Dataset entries
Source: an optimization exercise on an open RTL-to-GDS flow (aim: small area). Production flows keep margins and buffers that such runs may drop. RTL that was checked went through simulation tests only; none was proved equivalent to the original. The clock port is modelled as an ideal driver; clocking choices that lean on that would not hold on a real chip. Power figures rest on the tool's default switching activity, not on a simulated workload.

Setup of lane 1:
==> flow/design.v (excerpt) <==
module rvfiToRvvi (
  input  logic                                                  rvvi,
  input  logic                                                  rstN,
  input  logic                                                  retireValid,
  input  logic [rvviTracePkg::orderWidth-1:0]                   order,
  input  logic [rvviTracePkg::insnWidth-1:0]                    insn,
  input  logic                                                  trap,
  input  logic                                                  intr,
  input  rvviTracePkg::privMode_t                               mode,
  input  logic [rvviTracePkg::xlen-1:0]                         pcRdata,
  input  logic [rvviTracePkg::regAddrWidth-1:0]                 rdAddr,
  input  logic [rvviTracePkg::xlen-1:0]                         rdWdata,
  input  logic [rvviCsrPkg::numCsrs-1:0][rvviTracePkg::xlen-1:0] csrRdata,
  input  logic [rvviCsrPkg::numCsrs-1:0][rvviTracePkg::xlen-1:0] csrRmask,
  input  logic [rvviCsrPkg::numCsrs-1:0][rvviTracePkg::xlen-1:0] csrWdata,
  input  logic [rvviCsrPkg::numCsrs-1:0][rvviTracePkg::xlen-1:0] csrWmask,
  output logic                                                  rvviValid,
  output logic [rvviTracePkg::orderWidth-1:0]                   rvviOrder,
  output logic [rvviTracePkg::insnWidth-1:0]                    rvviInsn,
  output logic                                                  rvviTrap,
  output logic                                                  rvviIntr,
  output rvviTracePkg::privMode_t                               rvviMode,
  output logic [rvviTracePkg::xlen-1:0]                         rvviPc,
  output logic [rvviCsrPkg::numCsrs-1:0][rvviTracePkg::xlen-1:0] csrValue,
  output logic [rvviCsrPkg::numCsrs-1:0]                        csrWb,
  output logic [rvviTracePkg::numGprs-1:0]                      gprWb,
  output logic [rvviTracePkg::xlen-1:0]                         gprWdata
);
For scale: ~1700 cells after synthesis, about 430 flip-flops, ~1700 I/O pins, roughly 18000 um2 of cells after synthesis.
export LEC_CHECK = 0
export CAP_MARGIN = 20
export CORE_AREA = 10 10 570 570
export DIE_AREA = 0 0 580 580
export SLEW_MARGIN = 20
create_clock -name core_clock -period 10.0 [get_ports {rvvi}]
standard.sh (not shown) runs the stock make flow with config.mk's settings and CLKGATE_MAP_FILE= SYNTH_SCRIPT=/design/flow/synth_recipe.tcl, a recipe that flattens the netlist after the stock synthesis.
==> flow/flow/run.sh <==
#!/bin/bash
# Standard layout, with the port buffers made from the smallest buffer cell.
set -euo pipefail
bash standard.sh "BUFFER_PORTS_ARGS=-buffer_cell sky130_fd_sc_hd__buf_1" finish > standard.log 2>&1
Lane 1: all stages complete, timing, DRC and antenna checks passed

---

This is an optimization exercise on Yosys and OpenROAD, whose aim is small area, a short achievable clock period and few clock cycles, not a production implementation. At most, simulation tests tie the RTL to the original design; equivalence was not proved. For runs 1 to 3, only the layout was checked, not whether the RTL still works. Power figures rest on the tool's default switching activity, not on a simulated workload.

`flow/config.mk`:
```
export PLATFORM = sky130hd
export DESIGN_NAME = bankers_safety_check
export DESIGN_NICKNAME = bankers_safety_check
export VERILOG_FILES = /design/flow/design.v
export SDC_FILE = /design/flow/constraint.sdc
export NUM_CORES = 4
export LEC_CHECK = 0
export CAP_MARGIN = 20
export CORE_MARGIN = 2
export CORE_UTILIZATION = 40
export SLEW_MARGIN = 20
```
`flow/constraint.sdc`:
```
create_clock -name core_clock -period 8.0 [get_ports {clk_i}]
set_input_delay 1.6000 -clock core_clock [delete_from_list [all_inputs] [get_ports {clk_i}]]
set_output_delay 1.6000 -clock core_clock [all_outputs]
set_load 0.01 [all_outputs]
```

▶ Task prompt
Working from the entries above, find every line in which the word "after" occurs and copy it.

▶ Result for this exercise
For scale: ~1700 cells after synthesis, about 430 flip-flops, ~1700 I/O pins, roughly 18000 um2 of cells after synthesis.
standard.sh (not shown) runs the stock make flow with config.mk's settings and CLKGATE_MAP_FILE= SYNTH_SCRIPT=/design/flow/synth_recipe.tcl, a recipe that flattens the netlist after the stock synthesis.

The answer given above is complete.